ASSIGNED TASK ▸
Report every line from the following entries that contains the string "typedef".

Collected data
-.-.-
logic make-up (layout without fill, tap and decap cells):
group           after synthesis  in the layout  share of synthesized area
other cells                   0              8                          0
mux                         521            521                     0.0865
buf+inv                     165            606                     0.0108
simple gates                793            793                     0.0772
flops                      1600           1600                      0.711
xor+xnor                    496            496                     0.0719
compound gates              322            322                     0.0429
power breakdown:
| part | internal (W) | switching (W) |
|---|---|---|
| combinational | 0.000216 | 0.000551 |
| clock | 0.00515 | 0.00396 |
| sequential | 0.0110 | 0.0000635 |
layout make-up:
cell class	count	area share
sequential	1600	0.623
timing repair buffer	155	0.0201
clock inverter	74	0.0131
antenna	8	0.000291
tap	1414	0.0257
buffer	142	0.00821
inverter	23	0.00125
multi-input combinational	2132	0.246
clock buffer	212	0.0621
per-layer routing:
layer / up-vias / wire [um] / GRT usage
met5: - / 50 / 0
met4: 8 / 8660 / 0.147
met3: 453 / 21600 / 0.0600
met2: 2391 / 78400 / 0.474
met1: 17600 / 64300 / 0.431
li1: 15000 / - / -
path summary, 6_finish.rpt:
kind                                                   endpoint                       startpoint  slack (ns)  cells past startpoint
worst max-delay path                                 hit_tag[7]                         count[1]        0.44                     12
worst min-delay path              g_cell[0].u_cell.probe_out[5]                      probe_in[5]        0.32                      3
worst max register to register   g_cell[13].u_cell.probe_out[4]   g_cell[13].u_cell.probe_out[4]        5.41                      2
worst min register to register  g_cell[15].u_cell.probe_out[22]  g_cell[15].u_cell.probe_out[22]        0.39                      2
--- src/rtl/fscc_pkg.sv ---
// Package for the framed stepper command controller.
// Holds field widths, operation codes, the result record and the phase table.
// Has no dependencies; used by framed_stepper_command_controller.
package fscc_pkg;

    localparam int OP_W    = 2;
    localparam int BYTE_W  = 8;
    localparam int COIL_W  = 4;
    localparam int POS_W   = 3;
    localparam int WORD_W  = 16;
    localparam int CNT_W   = 3;

    localparam logic [OP_W-1:0] OP_RX       = 2'd0;
    localparam logic [OP_W-1:0] OP_TICK     = 2'd1;
    localparam logic [OP_W-1:0] OP_CHOP_ON  = 2'd2;
    localparam logic [OP_W-1:0] OP_CHOP_OFF = 2'd3;

    localparam logic [BYTE_W-1:0] START_MARK = 8'hFF;
    localparam logic [CNT_W-1:0]  LAST_BYTE  = 3'd7;
    localparam int FRAME_STORE_DEPTH = 7;

    localparam logic [BYTE_W-1:0] CMD_STOP   = 8'd8;
    localparam logic [BYTE_W-1:0] CMD_CLOSED = 8'd9;
    localparam logic [BYTE_W-1:0] CMD_SINGLE_MAX = 8'd3;
    localparam logic [BYTE_W-1:0] CMD_CONT_MAX   = 8'd7;
    localparam logic [BYTE_W-1:0] CMD_WHOLE_SINGLE_MAX = 8'd1;
    localparam logic [BYTE_W-1:0] CMD_WHOLE_CONT_MAX   = 8'd5;

    typedef struct packed {
        logic [COIL_W-1:0] coil_drive;
        logic [POS_W-1:0]  step_position;
        logic [WORD_W-1:0] step_period;
        logic [WORD_W-1:0] dc_value;
        logic [BYTE_W-1:0] dc_command;
        logic              frame_done;
        logic              continuous_on;
    } res_t;

    function automatic logic [COIL_W-1:0] coil_pattern(input logic [POS_W-1:0] pos);
        logic [COIL_W-1:0] pat;
        case (pos)
            3'd0:    pat = 4'b1000;
            3'd1:    pat = 4'b1010;
            3'd2:    pat = 4'b0010;
            3'd3:    pat = 4'b0110;
            3'd4:    pat = 4'b0100;
            3'd5:    pat = 4'b0101;
            3'd6:    pat = 4'b0001;
            3'd7:    pat = 4'b1001;
            default: pat = 4'b0000;
        endcase
        return pat;
    endfunction

    function automatic logic [POS_W-1:0] step_pos(input logic [POS_W-1:0] pos,
                                                  input logic whole,
                                                  input logic fwd);
        logic [POS_W:0] sum;
        logic [POS_W:0] dec;
        logic [POS_W-1:0] res;
        sum = {1'b0, pos} + 4'd1 + {3'd0, whole};
        dec = {1'b0, pos} - 4'd1 - {3'd0, whole};
        if (fwd)
        begin
            res = sum[POS_W] ? 3'd0 : sum[POS_W-1:0];
        end
        else
        begin
            if (dec[POS_W])
            begin
                res = whole ? 3'd6 : 3'd7;
            end
            else
            begin
                res = dec[POS_W-1:0];
            end
        end
        return res;
    endfunction

endpackage
**config.mk**
```make
export PLATFORM = sky130hd
export DESIGN_NAME = bitvector_alu_top
export DESIGN_NICKNAME = d
export VERILOG_FILES = /design/src/sv/bva_pkg.sv /design/src/sv/bitvector_alu_top.sv
export SDC_FILE = /design/constraint.sdc
export NUM_CORES = 1
export LEC_CHECK = 0
export ABC_CLOCK_PERIOD_IN_PS = 31200
export BUFFER_PORTS_ARGS = -buffer_cell sky130_fd_sc_hd__buf_4
export CORE_MARGIN = 8
export CORE_UTILIZATION = 40
export CTS_CLUSTER_DIAMETER = 150
export DETAILED_ROUTE_END_ITERATION = 10
export GPL_TIMING_DRIVEN = 0
export MAX_ROUTING_LAYER = met4
export SLEW_MARGIN = 20
export SYNTH_ARGS = -nofsm -noshare
export SYNTH_HDL_FRONTEND = slang
export SYNTH_SLANG_ARGS = --single-unit
```
**constraint.sdc**
```tcl
create_clock -name aclk -period 31.2 [get_ports aclk]
set_input_delay 1.56 -clock aclk [delete_from_list [all_inputs] [get_ports aclk]]
set_output_delay 1.56 -clock aclk [all_outputs]
set_load 0.01 [all_outputs]
```
**src/sv/bva_pkg.sv**
```systemverilog
// ----------------------------------------------------------------------------
// bva_pkg
// Shared constants and the operation code type of the bitvector ALU.
// ----------------------------------------------------------------------------
package bva_pkg;

    localparam int MAX_OPERAND_WIDTH = 32;

    localparam int OPCODE_BITS  = 4;
    localparam int OPERAND_BITS = 32;
    localparam int WIDTH_BITS   = 6;
    localparam int INDEX_BITS   = 5;
    localparam int RESULT_BITS  = 64;
    localparam int RWIDTH_BITS  = 7;

    typedef enum logic [OPCODE_BITS-1:0] {
        OP_EQ      = 4'd0,
        OP_EXTRACT = 4'd1,
        OP_LNOT    = 4'd2,
        OP_AND     = 4'd3,
        OP_OR      = 4'd4,
        OP_CONCAT  = 4'd5,
        OP_ULT     = 4'd6,
        OP_ULE     = 4'd7,
        OP_UGT     = 4'd8,
        OP_UGE     = 4'd9,
        OP_SLT     = 4'd10,
        OP_SLE     = 4'd11,
        OP_SGT     = 4'd12,
        OP_SGE     = 4'd13,
        OP_ADD     = 4'd14,
        OP_SUB     = 4'd15
    } opcode_t;

endpackage

```
**src/sv/bitvector_alu_top.sv**
```systemverilog
// ----------------------------------------------------------------------------
// bitvector_alu_top
// Width-tagged bitvector operation unit, three register stages deep.
// ----------------------------------------------------------------------------
// Usage:
//   s_* carries one request: opcode, two operands each with its bit width,
//   an extract range and a sum width. Operand bits above their width are
//   ignored; widths of 0 read as 1, widths above MAX_OPERAND_WIDTH clamp.
//   m_* returns one result per request: value, its width and bad_request,
//   which flags an extract range that is out of order or beyond width_a.
//   A request passes through the stage 1, stage 2 and stage 3 registers
//   in turn; m_valid is the stage 3 valid bit. While s_ready is high, one
//   request is taken per cycle: stage 1 clamps widths and masks operands,
//   stage 2 forms sign extensions, extract, concat, sum and difference,
//   stage 3 does the compares and the final select into the output register.
//   Reset clears all stage valid bits; the pipeline comes out empty.
//   When m_ready is low the stages hold and fill up behind the output
//   register; s_ready drops only once every stage holds a request.
// ----------------------------------------------------------------------------
module bitvector_alu_top #(
    parameter int MAX_OPERAND_WIDTH = bva_pkg::MAX_OPERAND_WIDTH
) (
    input  logic                             aclk,
    input  logic                             aresetn,

    input  logic                             s_valid,
    output logic                             s_ready,
    input  logic [bva_pkg::OPCODE_BITS-1:0]  s_opcode,
    input  logic [bva_pkg::OPERAND_BITS-1:0] s_operand_a,
    input  logic [bva_pkg::WIDTH_BITS-1:0]   s_width_a,
    input  logic [bva_pkg::OPERAND_BITS-1:0] s_operand_b,
    input  logic [bva_pkg::WIDTH_BITS-1:0]   s_width_b,
    input  logic [bva_pkg::INDEX_BITS-1:0]   s_field_high,
    input  logic [bva_pkg::INDEX_BITS-1:0]   s_field_low,
    input  logic [bva_pkg::WIDTH_BITS-1:0]   s_sum_width,

    output logic                             m_valid,
    input  logic                             m_ready,
    output logic [bva_pkg::RESULT_BITS-1:0]  m_result_value,
    output logic [bva_pkg::RWIDTH_BITS-1:0]  m_result_width,
    output logic                             m_bad_request
);

    localparam int W  = MAX_OPERAND_WIDTH;
    localparam int WW = $clog2(W + 1);
    localparam int CW = 2 * W;
    localparam int RW = $clog2(CW + 1);

    logic adv1, adv2, adv3;

    assign adv3    = !m_valid || m_ready;
    assign s_ready = adv1;

    // ---------------- stage 1: clamp widths, mask operands ----------------
    logic                 v1_reg;
    bva_pkg::opcode_t     op1_reg, op1_next;
    logic [W-1:0]         a1_reg, a1_next, b1_reg, b1_next;
    logic [WW-1:0]        wa1_reg, wa1_next, wb1_reg, wb1_next, ws1_reg, ws1_next;
    logic [bva_pkg::INDEX_BITS-1:0] hi1_reg, lo1_reg;

    function automatic logic [WW-1:0] fit_width(input logic [bva_pkg::WIDTH_BITS-1:0] w);
        logic [WW-1:0] r;
        if (w == '0) begin
            r = WW'(1);
        end else if (w > bva_pkg::WIDTH_BITS'(W)) begin
            r = WW'(W);
        end else begin
            r = WW'(w);
        end
        return r;
    endfunction

    function automatic logic [W-1:0] low_mask(input logic [WW-1:0] w);
        return ~({W{1'b1}} << w);
    endfunction

    always_comb begin
        op1_next = bva_pkg::opcode_t'(s_opcode);
        wa1_next = fit_width(s_width_a);
        wb1_next = fit_width(s_width_b);
        ws1_next = fit_width(s_sum_width);
        a1_next  = s_operand_a[W-1:0] & low_mask(wa1_next);
        b1_next  = s_operand_b[W-1:0] & low_mask(wb1_next);
    end

    assign adv1 = !v1_reg || adv2;

    always_ff @(posedge aclk) begin
        if (!aresetn) begin
            v1_reg <= 1'b0;
        end else if (adv1) begin
            v1_reg <= s_valid;
        end
        if (adv1 && s_valid) begin
            op1_reg <= op1_next;
            a1_reg  <= a1_next;
            b1_reg  <= b1_next;
            wa1_reg <= wa1_next;
            wb1_reg <= wb1_next;
            ws1_reg <= ws1_next;
            hi1_reg <= s_field_high;
            lo1_reg <= s_field_low;
        end
    end

    // ---------------- stage 2: sign extend, extract, concat, add, sub -----
    logic                 v2_reg;
    bva_pkg::opcode_t     op2_reg;
    logic [W-1:0]         a2_reg, b2_reg;
    logic [W-1:0]         sa2_reg, sa2_next, sb2_reg, sb2_next;
    logic [W-1:0]         ext2_reg, ext2_next;
    logic [WW-1:0]        exw2_reg, exw2_next;
    logic                 bad2_reg, bad2_next;
    logic [CW-1:0]        cat2_reg, cat2_next;
    logic [W-1:0]         sum2_reg, sum2_next, dif2_reg, dif2_next;
    logic [WW-1:0]        wa2_reg, ws2_reg, wmax2_reg, wmax2_next;
    logic [RW-1:0]        wcat2_reg, wcat2_next;

    always_comb begin
        logic [W-1:0] sha, shb, shx;
        sha = a1_reg >> (wa1_reg - 1'b1);
        shb = b1_reg >> (wb1_reg - 1'b1);
        sa2_next = sha[0] ? (a1_reg | ~low_mask(wa1_reg)) : a1_reg;
        sb2_next = shb[0] ? (b1_reg | ~low_mask(wb1_reg)) : b1_reg;

        bad2_next = (hi1_reg < lo1_reg) ||
                    (bva_pkg::WIDTH_BITS'(hi1_reg) >= bva_pkg::WIDTH_BITS'(wa1_reg));
        exw2_next = bad2_next ? WW'(1) : (WW'(hi1_reg) - WW'(lo1_reg) + WW'(1));
        shx       = a1_reg >> lo1_reg;
        ext2_next = bad2_next ? '0 : (shx & low_mask(exw2_next));

        cat2_next  = (CW'(a1_reg) << wb1_reg) | CW'(b1_reg);
        wcat2_next = RW'(wa1_reg) + RW'(wb1_reg);
        wmax2_next = (wa1_reg > wb1_reg) ? wa1_reg : wb1_reg;

        sum2_next = (a1_reg + b1_reg) & low_mask(ws1_reg);
        dif2_next = (a1_reg - b1_reg) & low_mask(ws1_reg);
    end

    assign adv2 = !v2_reg || adv3;

    always_ff @(posedge aclk) begin
        if (!aresetn) begin
            v2_reg <= 1'b0;
        end else if (adv2) begin
            v2_reg <= v1_reg;
        end
        if (adv2 && v1_reg) begin
            op2_reg   <= op1_reg;
            a2_reg    <= a1_reg;
            b2_reg    <= b1_reg;
            sa2_reg   <= sa2_next;
            sb2_reg   <= sb2_next;
            ext2_reg  <= ext2_next;
            exw2_reg  <= exw2_next;
            bad2_reg  <= bad2_next;
            cat2_reg  <= cat2_next;
            wcat2_reg <= wcat2_next;
            wmax2_reg <= wmax2_next;
            wa2_reg   <= wa1_reg;
            ws2_reg   <= ws1_reg;
            sum2_reg  <= sum2_next;
            dif2_reg  <= dif2_next;
        end
    end

    // ---------------- stage 3: compare and select -------------------------
    logic                            v3_reg;
    logic [bva_pkg::RESULT_BITS-1:0] value_reg, value_next;
    logic [bva_pkg::RWIDTH_BITS-1:0] width_reg, width_next;
    logic                            bad_reg, bad_next;

    always_comb begin
        logic eq, ult, ugt, slt, sgt;
        eq  = (a2_reg == b2_reg);
        ult = (a2_reg < b2_reg);
        ugt = (b2_reg < a2_reg);
        slt = ($signed(sa2_reg) < $signed(sb2_reg));
        sgt = ($signed(sb2_reg) < $signed(sa2_reg));

        value_next = '0;
        width_next = bva_pkg::RWIDTH_BITS'(wmax2_reg);
        bad_next   = 1'b0;
        case (op2_reg)
            bva_pkg::OP_EQ:      value_next = bva_pkg::RESULT_BITS'(eq);
            bva_pkg::OP_EXTRACT: begin
                value_next = bva_pkg::RESULT_BITS'(ext2_reg);
                width_next = bva_pkg::RWIDTH_BITS'(exw2_reg);
                bad_next   = bad2_reg;
            end
            bva_pkg::OP_LNOT: begin
                value_next = bva_pkg::RESULT_BITS'(a2_reg == '0);
                width_next = bva_pkg::RWIDTH_BITS'(wa2_reg);
            end
            bva_pkg::OP_AND:     value_next = bva_pkg::RESULT_BITS'(a2_reg & b2_reg);
            bva_pkg::OP_OR:      value_next = bva_pkg::RESULT_BITS'(a2_reg | b2_reg);
            bva_pkg::OP_CONCAT: begin
                value_next = bva_pkg::RESULT_BITS'(cat2_reg);
                width_next = bva_pkg::RWIDTH_BITS'(wcat2_reg);
            end
            bva_pkg::OP_ULT:     value_next = bva_pkg::RESULT_BITS'(ult);
            bva_pkg::OP_ULE:     value_next = bva_pkg::RESULT_BITS'(!ugt);
            bva_pkg::OP_UGT:     value_next = bva_pkg::RESULT_BITS'(ugt);
            bva_pkg::OP_UGE:     value_next = bva_pkg::RESULT_BITS'(!ult);
            bva_pkg::OP_SLT:     value_next = bva_pkg::RESULT_BITS'(slt);
            bva_pkg::OP_SLE:     value_next = bva_pkg::RESULT_BITS'(!sgt);
            bva_pkg::OP_SGT:     value_next = bva_pkg::RESULT_BITS'(sgt);
            bva_pkg::OP_SGE:     value_next = bva_pkg::RESULT_BITS'(!slt);
            bva_pkg::OP_ADD: begin
                value_next = bva_pkg::RESULT_BITS'(sum2_reg);
                width_next = bva_pkg::RWIDTH_BITS'(ws2_reg);
            end
            bva_pkg::OP_SUB: begin
                value_next = bva_pkg::RESULT_BITS'(dif2_reg);
                width_next = bva_pkg::RWIDTH_BITS'(ws2_reg);
            end
            default: begin
                value_next = '0;
                width_next = bva_pkg::RWIDTH_BITS'(wmax2_reg);
            end
        endcase
    end

    always_ff @(posedge aclk) begin
        if (!aresetn) begin
            v3_reg <= 1'b0;
        end else if (adv3) begin
            v3_reg <= v2_reg;
        end
        if (adv3 && v2_reg) begin
            value_reg <= value_next;
            width_reg <= width_next;
            bad_reg   <= bad_next;
        end
    end

    assign m_valid        = v3_reg;
    assign m_result_value = value_reg;
    assign m_result_width = width_reg;
    assign m_bad_request  = bad_reg;

endmodule
```
==> run metrics <==
DRC 0; share of layout cells above drive strength 1 12.19%; commonest non-fill, non-tap cells in the layout edfxtp_1 (491), nand2_1 (281), ha_1 (226), nor2_1 (213), inv_1 (211); Final Routed Wirelength 132800 µm; Crit Path Max Fanout 10; I/O Pins 174; HP Class reg2reg; Worst path slowest cell nor4_1; Top FF cell, synth edfxtp_1; CTS Buffer Depth 3; Clock Sink Count 494; critical path endpoint category flip-flop; root buf cell clkbuf_16; RSZ-0062 raised after global routing false; Hold Vio Cnt, Final 0; met2 wire length 59600 µm; Yosys Warn Count 0; Final min period 5.104 ns; Die H 292.1 µm; Cells after Synth 2886; DR top layer met4; row count 101; post-detail-place hpwl 105000 µm; PostCTS Resize Cnt 0; initial DRC count 2794; worst-skew pair later-pin latency 0.66 ns; GP Congestion 1.047; Leakage Power 0.01399 µW; period utilization 16.36%; Avg WL per Cell 31.88 µm; worst vdd ir 0.04382 mV; NumNets Final 3463; clk_skew 0.04136 ns; WS Path Type reg2reg; Critical Path AT 5.38 ns; Seq/Total Area, Yosys 48.55%; cell taking the most area after synthesis edfxtp_1; fmax 195.9 MHz; initial antenna violation count 20; first-pass GRT wire length 185900 µm; DIE AREA 0.08532 mm²; input/output buffers 165; R2R Setup Slk 26.10 ns; register bit total from synthesis 494; global route total overflow 0; post-CTS setup buffer count 0; Num CTS Buffers 55; async set-reset flop share out of synthesis 0%; main area contributors after synthesis edfxtp_1 (48%), ha_1 (9.3%), mux4_2 (3.9%), nand2_1 (3.5%), a21oi_1 (3.4%); Clock Pin Slew Worst Setup and Hold Paths 0.06 ns; H-Tree Depth 2; Startpoint Class flip-flop; CP Data Required Time 31.47 ns; drt pass-1 iters 6; commonest non-fill, non-tap cell in the layout edfxtp_1; worst relative slew slack 20.29%; Final TNS setup 0 ns; post-synthesis cell area 0.03049 mm²; GRT Overall Usage 31.11%; worst slew pin tran 1.196 ns; Max stage delay on crit path 0.98 ns; P&R area growth vs syn 16.54%; # setup viols final 0; routed wire length on met3 11430 µm; number of flops mapped to enable cells by yosys 491; number of global-route vias before repair 24.75k; M1 WL 54610 µm; Routed Antenna Nets 0; CTS tree done; max cap viols 0; critical path cell sequence clkbuf_1, buf_2, buf_1, inv_1, ha_1, ha_1, fa_1, a21oi_1, o21bai_1, xor2_1, clkbuf_1, a221o_1, and2_1, nor4_1; Starting Density 40.28%; vias 25.29k; max-slew violations 0; Mean Syn Cell Area 10.57 µm²; share of the synthesized area in the top cell type 48.35%; total core area 0.07570 mm²; Pwr Total 2016 µW; Die Wd 292.1 µm; Synth Net Count 3217; Vias/cell 6.069; largest net degree at the start of global routing 33; status finished, final reports clean; Distinct cells, synth 77; cell area power density 56.74 mW/mm²; hold buffer count at cts 0
per-layer routing:
layer | vias up | GRT usage, %
met5 | - | -
met4 | 0 | 14.03
met3 | 260 | 5.574
met2 | 1342 | 47.84
met1 | 12610 | 40.06
li1 | 11080 | -
synth_stat cells (7+ instances only):
| master | instances |
|---|---|
| buf_2 | 10 |
| a22o_1 | 9 |
| a21oi_1 | 205 |
| and2_1 | 49 |
| nand2b_1 | 25 |
| a211o_1 | 8 |
| xnor2_1 | 30 |
| a2111oi_0 | 7 |
| o21ai_0 | 151 |
| a22oi_1 | 64 |
| o21bai_1 | 25 |
| a31oi_1 | 20 |
| nor2_1 | 214 |
| ha_1 | 226 |
| nand2_1 | 281 |
| buf_1 | 8 |
| or2_2 | 14 |
| a21o_1 | 54 |
| nor3b_1 | 10 |
| o22ai_1 | 23 |
| a21boi_0 | 28 |
| and3_1 | 10 |
| nor3_1 | 45 |
| clkbuf_1 | 137 |
| a221oi_1 | 7 |
| edfxtp_1 | 491 |
| nand3_1 | 77 |
| or3_1 | 12 |
| a211oi_1 | 28 |
| nor2b_1 | 68 |
| mux2_2 | 22 |
| xor2_1 | 10 |
| nand4_1 | 9 |
| inv_1 | 211 |
| o211ai_1 | 12 |
| mux4_2 | 53 |
| o21a_1 | 31 |
| mux2i_1 | 81 |
| nor4_1 | 27 |
path summary, 6_finish.rpt:
kind | to | cells past startpoint | from
setup / recovery | ext2_reg[13] | 14 | lo1_reg[0]
hold reg to reg | op2_reg[2] | 0 | op1_reg[2]
hold / removal | op2_reg[2] | 0 | op1_reg[2]
setup reg to reg | ext2_reg[13] | 14 | lo1_reg[0]
logic make-up (layout without fill, tap and decap cells):
kind of cell,count (synthesis),in the layout,share of synthesized area (%)
other,0,13,0
DFF,494,494,48.55
and+or+nand+nor,850,850,12.95
adders and majority gates,231,231,9.602
xor gates and xnor gates,40,40,1.149
AOI/OAI and AO/OA,740,740,15.65
muxes,156,156,7.386
buffers and inverters,375,665,4.707
per-stage QoR:
stage	area (µm²)	instances	hold slack [ns]	setup slack (ns)	util [%]
2_1_floorplan	30490	2886	0.4003	4.828	-
3_3_place_gp	32950	4029	0.4030	-4.989	43.53
3_5_place_dp	33630	4053	0.4084	26.25	44.42
4_1_cts	35490	4154	0.4230	26.24	46.89
5_1_grt	35520	4163	0.4291	25.96	46.93
6_report	35530	4167	0.4209	26.10	46.94
cell type report:
| type | count | area (µm²) |
|---|---|---|
| diodes | 13 | 32.53 |
| plain buffers | 158 | 620.6 |
| clock buffers | 63 | 1406 |
| clock inverters | 38 | 460.4 |
| fillers | 7012 | 40160 |
| inverters | 217 | 814.5 |
| multi-input cells | 2017 | 14310 |
| flip-flops and latches | 494 | 14800 |
| well taps | 978 | 1224 |
| repair buffers | 189 | 1864 |
worst max-delay path, delay by kind of cell (launching register included):
kind / cells / cell delay (ns)
compound gates: 3 / 0.65
xor+xnor: 1 / 0.18
fa+ha+maj: 3 / 0.88
buf+inv: 5 / 1.47
flops: 1 / 0.40
simple gates: 2 / 1.15
where the power goes:
group | total (µW) | internal (µW) | switching (µW) | leakage (µW)
clock | 677 | 385 | 292 | 0.000894
combinational | 475 | 169 | 307 | 0.00851
sequential | 863 | 796 | 67.0 | 0.00458
Note: power is estimated with default switching activity, not from simulation.
### config.mk
export PLATFORM = sky130hd
export DESIGN_NAME = ga_ram
export DESIGN_NICKNAME = d
export VERILOG_FILES = /design/src/rtl/assert_macros.svh /design/src/rtl/ga_ram.sv
export SDC_FILE = /design/constraint.sdc
export NUM_CORES = 2
export LEC_CHECK = 0
export BUFFER_PORTS_ARGS = -buffer_cell sky130_fd_sc_hd__buf_2
export CAP_MARGIN = 15
export CORE_MARGIN = 2
export CORE_UTILIZATION = 35
export DETAILED_ROUTE_END_ITERATION = 10
export PLACE_DENSITY_LB_ADDON = 0.05
export SYNTH_ARGS = -nofsm -noshare
export SYNTH_HDL_FRONTEND = slang
export SYNTH_SLANG_ARGS = --single-unit
export TNS_END_PERCENT = 1
### constraint.sdc
create_clock -name clk -period 4 [get_ports clk]
set_input_delay 0.8 -clock clk [delete_from_list [all_inputs] [get_ports clk]]
set_output_delay 0.8 -clock clk [all_outputs]
set_load 0.02 [all_outputs]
-.-.-
ANSWER TO THE EXERCISE ▸
    typedef struct packed {
    typedef enum logic [OPCODE_BITS-1:0] {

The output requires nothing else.